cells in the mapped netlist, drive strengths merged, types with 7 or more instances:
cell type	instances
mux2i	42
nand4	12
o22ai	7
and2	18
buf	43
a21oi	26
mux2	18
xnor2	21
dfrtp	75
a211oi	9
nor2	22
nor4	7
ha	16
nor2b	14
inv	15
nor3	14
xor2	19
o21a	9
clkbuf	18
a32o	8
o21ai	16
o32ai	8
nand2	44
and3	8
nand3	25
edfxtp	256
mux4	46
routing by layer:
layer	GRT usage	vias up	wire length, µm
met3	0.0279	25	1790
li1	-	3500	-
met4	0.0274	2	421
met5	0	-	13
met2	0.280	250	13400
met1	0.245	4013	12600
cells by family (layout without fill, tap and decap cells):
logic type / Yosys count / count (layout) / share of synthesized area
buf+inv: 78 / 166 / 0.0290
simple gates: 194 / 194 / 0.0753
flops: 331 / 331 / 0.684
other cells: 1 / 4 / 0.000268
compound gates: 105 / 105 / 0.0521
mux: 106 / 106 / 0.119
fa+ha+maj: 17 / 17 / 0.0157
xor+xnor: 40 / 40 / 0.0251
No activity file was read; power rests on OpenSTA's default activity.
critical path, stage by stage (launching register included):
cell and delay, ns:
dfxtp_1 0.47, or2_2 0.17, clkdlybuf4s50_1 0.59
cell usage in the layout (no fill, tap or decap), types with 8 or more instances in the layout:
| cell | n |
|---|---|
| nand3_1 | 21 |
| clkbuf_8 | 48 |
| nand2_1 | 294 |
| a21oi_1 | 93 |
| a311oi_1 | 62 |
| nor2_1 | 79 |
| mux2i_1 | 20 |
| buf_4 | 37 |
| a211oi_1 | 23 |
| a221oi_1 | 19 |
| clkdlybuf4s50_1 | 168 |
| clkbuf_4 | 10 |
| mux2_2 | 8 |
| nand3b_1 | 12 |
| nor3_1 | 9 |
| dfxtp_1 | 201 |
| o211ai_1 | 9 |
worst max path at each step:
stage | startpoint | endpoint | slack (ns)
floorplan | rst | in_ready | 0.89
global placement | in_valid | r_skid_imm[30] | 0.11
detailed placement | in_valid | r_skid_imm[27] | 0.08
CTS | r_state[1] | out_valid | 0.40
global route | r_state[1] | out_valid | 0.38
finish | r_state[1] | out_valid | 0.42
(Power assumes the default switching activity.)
## config.mk

```make
export PLATFORM = sky130hd
export DESIGN_NAME = frame_accumulator
export DESIGN_NICKNAME = d
export VERILOG_FILES = /design/src/rtl/adder_pkg.sv /design/src/rtl/ripple_add_n.sv /design/src/rtl/frame_accumulator.sv
export SDC_FILE = /design/constraint.sdc
export NUM_CORES = 1
export LEC_CHECK = 0
export CELL_PAD_IN_SITES_DETAIL_PLACEMENT = 0
export CELL_PAD_IN_SITES_GLOBAL_PLACEMENT = 2
export CORE_MARGIN = 10
export CORE_UTILIZATION = 31
export DETAILED_ROUTE_END_ITERATION = 12
export PLACE_DENSITY_LB_ADDON = 0.1
export SYNTH_ARGS = -nofsm -noshare
export SYNTH_HDL_FRONTEND = slang
export SYNTH_SLANG_ARGS = --single-unit
```

## constraint.sdc

```tcl
create_clock -name clk -period 2.65 [get_ports clk]
set_input_delay 0.53 -clock clk [delete_from_list [all_inputs] [get_ports clk]]
set_output_delay 0.53 -clock clk [all_outputs]
set_load 0.02 [all_outputs]
```

## src/rtl/adder_pkg.sv

```systemverilog
// Shared definitions for the frame accumulator datapath: FSM state
// encoding and default widths.
package adder_pkg;

  localparam logic [1:0] IDLE  = 2'd0;
  localparam logic [1:0] ACCUM = 2'd1;
  localparam logic [1:0] HOLD  = 2'd2;

  localparam int DEF_ACC_W = 8;
  localparam int DEF_CNT_W = 5;

endpackage

```

## src/rtl/ripple_add_n.sv

```systemverilog
// N-bit ripple-carry adder built from a chain of 1-bit full-adder cells.
// Carry-in is tied low; the carry-out of the top cell is exported.
module ripple_add_n #(
  parameter int N = 8
) (
  input  logic [N-1:0] a,
  input  logic [N-1:0] b,
  output logic [N-1:0] sum,
  output logic         cout
);

  logic [N:0] carry;

  assign carry[0] = 1'b0;

  for (genvar i = 0; i < N; i++) begin : g_fa
    assign sum[i]       = a[i] ^ b[i] ^ carry[i];
    assign carry[i + 1] = (a[i] & b[i]) | (carry[i] & (a[i] ^ b[i]));
  end

  assign cout = carry[N];

endmodule

```

## src/rtl/frame_accumulator.sv

```systemverilog
// Frame accumulator: sums 4-bit operands of a frame into an ACC_W-bit
// accumulator and presents one result (sum, beat count, overflow) per frame.
// Build option FRAME_ACC_SATURATE_EN: when defined, the accumulator clamps at
// its maximum on carry instead of wrapping. Port list is the same either way.
//
// state | meaning
// ------+-------------------------------------------------------------
// IDLE  | no frame in progress, waiting for the first beat
// ACCUM | frame in progress, accumulating beats until in_last
// HOLD  | frame result presented on out_*, waiting for out_ready
module frame_accumulator
  import adder_pkg::*;
#(
  parameter int ACC_W = DEF_ACC_W,
  parameter int CNT_W = DEF_CNT_W
) (
  input  logic             clk,
  input  logic             rst,
  input  logic             in_valid,
  output logic             in_ready,
  input  logic [3:0]       in_data,
  input  logic             in_last,
  output logic             out_valid,
  input  logic             out_ready,
  output logic [ACC_W-1:0] out_sum,
  output logic [CNT_W-1:0] out_cnt,
  output logic             out_ovf
);

  logic [1:0]       state;
  logic [1:0]       state_nxt;
  logic [ACC_W-1:0] acc;
  logic [ACC_W-1:0] acc_nxt;
  logic [CNT_W-1:0] cnt;
  logic [CNT_W-1:0] cnt_nxt;
  logic             ovf;
  logic             ovf_nxt;
  logic             ready_q;
  logic [ACC_W-1:0] add_sum;
  logic             add_cout;
  logic             accept;
  logic             take;

  // in_ready is registered so it stays low for the first cycle after reset.
  assign in_ready  = ready_q;
  assign out_valid = (state == HOLD);
  assign accept    = in_valid & ready_q;
  assign take      = out_valid & out_ready;

  ripple_add_n #(
    .N (ACC_W)
  ) u_add (
    .a    (acc),
    .b    ({{(ACC_W - 4){1'b0}}, in_data}),
    .sum  (add_sum),
    .cout (add_cout)
  );

  // Next accumulator, counter and overflow values for an accepted beat.
  always_comb begin
`ifdef FRAME_ACC_SATURATE_EN
    // Once clamped, adding to the all-ones value carries again (or adds 0),
    // so the clamp holds for the rest of the frame.
    acc_nxt = add_cout ? {ACC_W{1'b1}} : add_sum;
`else
    acc_nxt = add_sum;
`endif
    ovf_nxt = ovf | add_cout;
    cnt_nxt = (cnt == {CNT_W{1'b1}}) ? cnt : cnt + CNT_W'(1);
  end

  // Frame sequencing: accumulate until in_last, then hold the result.
  always_comb begin
    state_nxt = state;
    case (state)
      IDLE, ACCUM: begin
        if (accept) begin
          state_nxt = in_last ? HOLD : ACCUM;
        end
      end
      HOLD: begin
        if (out_ready) begin
          state_nxt = IDLE;
        end
      end
      default: state_nxt = IDLE;
    endcase
  end

  // State, accumulator and result registers.
  always_ff @(posedge clk or posedge rst) begin
    if (rst) begin
      state   <= IDLE;
      ready_q <= 1'b0;
      acc     <= '0;
      cnt     <= '0;
      ovf     <= 1'b0;
      out_sum <= '0;
      out_cnt <= '0;
      out_ovf <= 1'b0;
    end else begin
      state   <= state_nxt;
      ready_q <= (state_nxt != HOLD);
      if (accept) begin
        acc <= acc_nxt;
        cnt <= cnt_nxt;
        ovf <= ovf_nxt;
        if (in_last) begin
          out_sum <= acc_nxt;
          out_cnt <= cnt_nxt;
          out_ovf <= ovf_nxt;
        end
      end else if (take) begin
        acc <= '0;
        cnt <= '0;
        ovf <= 1'b0;
      end
    end
  end

endmodule

```

==> results by group, run 1 <==
Place
  – Dpl ws: -553.5 ps
  – HPWL after DPL: roughly 2200 um
  – I/O Buffers: 24
  – Placed Cells: 189
  – GPL Wtd Cong: 0.6838
  – Area after DPL: roughly 1800 um2

Routing
  – Vias/cell: approximately 5
  – Avg WL per Cell: 14.89 um
  – Routed Antenna Nets: 0
  – Initial DRC count: 44
  – Pre-Repair DR Iteration Count: 2
  – Vias post-DR: 958
  – DRC Markers: 0
  – Drt total wl: a little under 3000 um

Logic synthesis
  – Number of synthesized flops with an enable pin: 0
  – Netlist cell types: 32
  – Largest area contributor in the netlist: dfrtp_1
  – Seq cells post-synth: 31
  – Main synth FF type: dfrtp_1
  – Sequential element share of the synthesized area: a little over half
  – Area contributors post-synth: dfrtp_1, ha_1, mux2_1
  – Post-Syn Instances: ~120
  – Share of the synthesized area in the top cell type: between 50% and 60%
  – Mean post-synth cell area: about 12 um2
  – Synth cell count leaders: dfrtp_1, inv_1, nand2_1, o21ai_1, a22o_1
  – Ys async rst share: 100.0%
  – Synth Cell Area: 1424 um2
  – Synth warnings: 0
  – Cell with the most instances after synthesis: dfrtp_1
  – Post-Syn Nets: 133

CTS
  – CTS clk-pin slew, worst paths: 60 ps
  – Post-CTS Setup Bufs: 0
  – H-tree Lvls: 2
  – Clock Tree Buf Depth: 2
  – CTS root buf: clkbuf_8
  – Post-cts resize count: 7
  – Num CTS Buffers: 5
  – Hold_buf cts: 0
  – Skew-Pair Late Insertion Delay: 280 ps
  – CTS sink count: 31
  – CTS tree: yes

Worst hold path
  – Hold Crit Start: state[1]
  – Hold path endpoint: state[0]
  – Hold Crit Depth: 1
  – HP Class: reg -> reg

Setup path
  – CP max-delay cell: fa_2
  – Crit-path max cell delay: 370 ps
  – Crit path launch type: primary input
  – CP arrival: 2720 ps
  – Worst R2R End: out_sum[7]
  – Crit Path Max Fanout: 2
  – R2R Setup Slk: 170 ps
  – CP Class: in -> reg
  – Worst Reg-to-Reg Cells: 11
  – Critical Path Sink Type: register
  – Worst-path cell chain: dlygate4sd2_1 > ha_2 > inv_2 > fa_2 > fa_2 > inv_2 > fa_2 > ha_4 > ha_4 > ha_4 > ha_4 > mux2_4
  – WP data required: 2810 ps
  – Start of the worst register-to-register path: acc[0]
  – Crit-path most repeated cell: ha_4

Timing
  – Clk_skew: 7.701 ps
  – Worst rel slew slack: between 70 and 80%
  – Fin crit period: around 2600 ps
  – Unrepaired setup endpoints after global routing: no
  – Setup TNS: 0 ps
  – Final Hold Vio Count: 0
  – Final period utilization: a little over nine tenths
  – Worst-margin pin slew: 391.4 ps
  – Setup WS post-layout: 92.74 ps
  – Final setup viols: 0
  – Slew Limit Fails: 0
  – F_max: approximately 0.39 GHz

Floorplan
  – Number of top-level pins: 25
  – Die area: between 7000 and 8000 um2
  – Die height: ~88 um
  – Chip Width: 87.77 um
  – Row cnt: 24
  – Initial Utilization: 32.26%
  – Core ar.: around 4400 um2

Outcome
  – Outcome: complete, no violations

Global route
  – First-pass GRT wire length: roughly 5100 um
  – Largest net degree at the start of global routing: 32
  – Initial antenna violation count: 0
  – Vias in the first global route: 1034
  – Total gr overflow: 0
  – Total GRT Usage: 8.505%

Run
  – Max_cap viols: 0

Layout
  – Post-route cell area: 1893 um2
  – Antenna fix cells: 0
  – Multi-input logic area: 646.9 um2
  – Post-Layout Cell Count: 197
  – FF/Latch Area: just under 800 um2
  – # fillers: 428
  – Area growth syn-to-layout: 32.95%
  – Final #Nets: 162
  – Layout Utilization: 42.89%
  – Share of cells above drive strength 1: 20.00%

Power
  – Power density over the cells: 1033 nW/um2
  – Leak pwr: 0.8598 nW
  – Max VDD drop: approximately 0.36 mV
<file path="config.mk">
export PLATFORM = sky130hd
export DESIGN_NAME = frame_loader
export DESIGN_NICKNAME = d
export VERILOG_FILES = /design/src/rtl/frame_loader_pkg.sv /design/src/rtl/frame_loader_fifo.sv /design/src/rtl/frame_loader.sv
export SDC_FILE = /design/constraint.sdc
export NUM_CORES = 1
export LEC_CHECK = 0
export CAP_MARGIN = 30
export CORE_MARGIN = 5
export CORE_UTILIZATION = 53
export DETAILED_ROUTE_END_ITERATION = 16
export GPL_ROUTABILITY_DRIVEN = 0
export PLACE_DENSITY_LB_ADDON = 0.1
export SLEW_MARGIN = 0
export SYNTH_ARGS = -nofsm -noshare
export SYNTH_HDL_FRONTEND = slang
export SYNTH_SLANG_ARGS = --single-unit
</file>
<file path="constraint.sdc">
create_clock -name clk -period 2.6 [get_ports clk]
set_input_delay 0.52 -clock clk [delete_from_list [all_inputs] [get_ports clk]]
set_output_delay 0.52 -clock clk [all_outputs]
set_load 0.02 [all_outputs]
</file>
<file path="src/rtl/frame_loader_pkg.sv">
// Shared constants and types for the Viterbi input-stage frame loader.
package frame_loader_pkg;

    localparam int unsigned FRAME_W      = 16;
    localparam int unsigned SLICES_RATE2 = 4;
    localparam int unsigned SLICES_RATE3 = 2;

    localparam logic CODE_RATE_2 = 1'b0;
    localparam logic CODE_RATE_3 = 1'b1;

    typedef enum logic [0:0] {
        StIdle,
        StIssue
    } loader_state_e;

    // Initial slice counter value for a frame popped at the given rate.
    function automatic logic [1:0] slice_max(input logic code_rate);
        return (code_rate == CODE_RATE_3) ? 2'(SLICES_RATE3 - 1) : 2'(SLICES_RATE2 - 1);
    endfunction

endpackage

</file>
<file path="src/rtl/frame_loader_fifo.sv">
// Small synchronous FIFO holding {last, data} frame words for the loader.
module frame_fifo #(
    parameter int unsigned WIDTH = 17,
    parameter int unsigned DEPTH = 2
) (
    input  logic                     clk,
    input  logic                     rst,
    input  logic                     i_push,
    input  logic [WIDTH-1:0]         i_wdata,
    input  logic                     i_pop,
    output logic [WIDTH-1:0]         o_rdata,
    output logic                     o_full,
    output logic                     o_empty,
    output logic [$clog2(DEPTH):0]   o_count
);

    localparam int unsigned PtrW = $clog2(DEPTH);
    localparam int unsigned CntW = PtrW + 1;
    localparam logic [PtrW-1:0] PtrOne = PtrW'(1);
    localparam logic [CntW-1:0] CntOne = CntW'(1);
    localparam logic [CntW-1:0] CntFull = CntW'(DEPTH);

    logic [WIDTH-1:0] mem_q [DEPTH];
    logic [WIDTH-1:0] mem_d [DEPTH];
    logic [PtrW-1:0]  wr_ptr_q, wr_ptr_d;
    logic [PtrW-1:0]  rd_ptr_q, rd_ptr_d;
    logic [CntW-1:0]  count_q, count_d;
    logic             not_full_q, not_full_d;

    always_comb begin
        mem_d    = mem_q;
        wr_ptr_d = wr_ptr_q;
        rd_ptr_d = rd_ptr_q;
        count_d  = count_q;
        if (i_push) begin
            mem_d[wr_ptr_q] = i_wdata;
            wr_ptr_d        = wr_ptr_q + PtrOne;
        end
        if (i_pop) begin
            rd_ptr_d = rd_ptr_q + PtrOne;
        end
        case ({i_push, i_pop})
            2'b10:   count_d = count_q + CntOne;
            2'b01:   count_d = count_q - CntOne;
            default: count_d = count_q;
        endcase
        not_full_d = (count_d != CntFull);
    end

    // Full flag is registered so upstream ready has no path from the pop decision.
    always_ff @(posedge clk or negedge rst) begin
        if (!rst) begin
            mem_q      <= '{default: '0};
            wr_ptr_q   <= '0;
            rd_ptr_q   <= '0;
            count_q    <= '0;
            not_full_q <= 1'b0;
        end else begin
            mem_q      <= mem_d;
            wr_ptr_q   <= wr_ptr_d;
            rd_ptr_q   <= rd_ptr_d;
            count_q    <= count_d;
            not_full_q <= not_full_d;
        end
    end

    assign o_rdata = mem_q[rd_ptr_q];
    assign o_full  = !not_full_q;
    assign o_empty = (count_q == '0);
    assign o_count = count_q;

endmodule

</file>
<file path="src/rtl/frame_loader.sv">
// Viterbi input stage: buffers received words and issues each frame to the
// slicer as a burst of slice enables with start-of-frame / end-of-block marks.
module frame_loader #(
    parameter int unsigned FRAME_W    = 16,
    parameter int unsigned FIFO_DEPTH = 2
) (
    input  logic               clk,
    input  logic               rst,
    input  logic               i_code_rate,
    input  logic               i_valid,
    output logic               o_ready,
    input  logic [FRAME_W-1:0] i_data,
    input  logic               i_last,
    output logic [FRAME_W-1:0] o_data_frame,
    output logic               o_en_s,
    output logic               o_sof,
    output logic               o_eob,
    output logic               o_busy
);

    import frame_loader_pkg::*;

    loader_state_e             state_q, state_d;
    logic [1:0]                cnt_q, cnt_d;
    logic [1:0]                max_q, max_d;
    logic [FRAME_W-1:0]        data_q, data_d;
    logic                      last_q, last_d;

    logic                      fifo_push, fifo_pop, fifo_full, fifo_empty;
    logic [FRAME_W:0]          fifo_rdata;
    logic [$clog2(FIFO_DEPTH):0] fifo_count;

    assign fifo_push = i_valid && o_ready;

    frame_fifo #(
        .WIDTH (FRAME_W + 1),
        .DEPTH (FIFO_DEPTH)
    ) u_fifo (
        .clk     (clk),
        .rst     (rst),
        .i_push  (fifo_push),
        .i_wdata ({i_last, i_data}),
        .i_pop   (fifo_pop),
        .o_rdata (fifo_rdata),
        .o_full  (fifo_full),
        .o_empty (fifo_empty),
        .o_count (fifo_count)
    );

    always_comb begin
        state_d  = state_q;
        cnt_d    = cnt_q;
        max_d    = max_q;
        data_d   = data_q;
        last_d   = last_q;
        fifo_pop = 1'b0;
        unique case (state_q)
            StIdle: begin
                if (!fifo_empty) begin
                    fifo_pop = 1'b1;
                    state_d  = StIssue;
                end
            end
            StIssue: begin
                if (cnt_q == 2'd0) begin
                    // Chain straight into the next frame so en_s has no bubble.
                    if (!fifo_empty) begin
                        fifo_pop = 1'b1;
                    end else begin
                        state_d = StIdle;
                    end
                end else begin
                    cnt_d = cnt_q - 2'd1;
                end
            end
            default: state_d = StIdle;
        endcase
        if (fifo_pop) begin
            data_d = fifo_rdata[FRAME_W-1:0];
            last_d = fifo_rdata[FRAME_W];
            max_d  = slice_max(i_code_rate);
            cnt_d  = slice_max(i_code_rate);
        end
    end

    always_ff @(posedge clk or negedge rst) begin
        if (!rst) begin
            state_q <= StIdle;
            cnt_q   <= '0;
            max_q   <= '0;
            data_q  <= '0;
            last_q  <= 1'b0;
        end else begin
            state_q <= state_d;
            cnt_q   <= cnt_d;
            max_q   <= max_d;
            data_q  <= data_d;
            last_q  <= last_d;
        end
    end

    assign o_ready      = !fifo_full;
    assign o_data_frame = data_q;
    assign o_en_s       = (state_q == StIssue);
    assign o_sof        = o_en_s && (cnt_q == max_q);
    assign o_eob        = o_en_s && (cnt_q == 2'd0) && last_q;
    assign o_busy       = o_en_s || (fifo_count != '0);

endmodule

</file>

+++

§ Work to be completed
Using the entries above, output exactly the lines between the line holding "floorplan | rst | in_ready | 0.89" and the line holding "finish | r_state[1] | out_valid | 0.42", end lines included, and nothing more.

§ Completed exercise
floorplan | rst | in_ready | 0.89
global placement | in_valid | r_skid_imm[30] | 0.11
detailed placement | in_valid | r_skid_imm[27] | 0.08
CTS | r_state[1] | out_valid | 0.40
global route | r_state[1] | out_valid | 0.38
finish | r_state[1] | out_valid | 0.42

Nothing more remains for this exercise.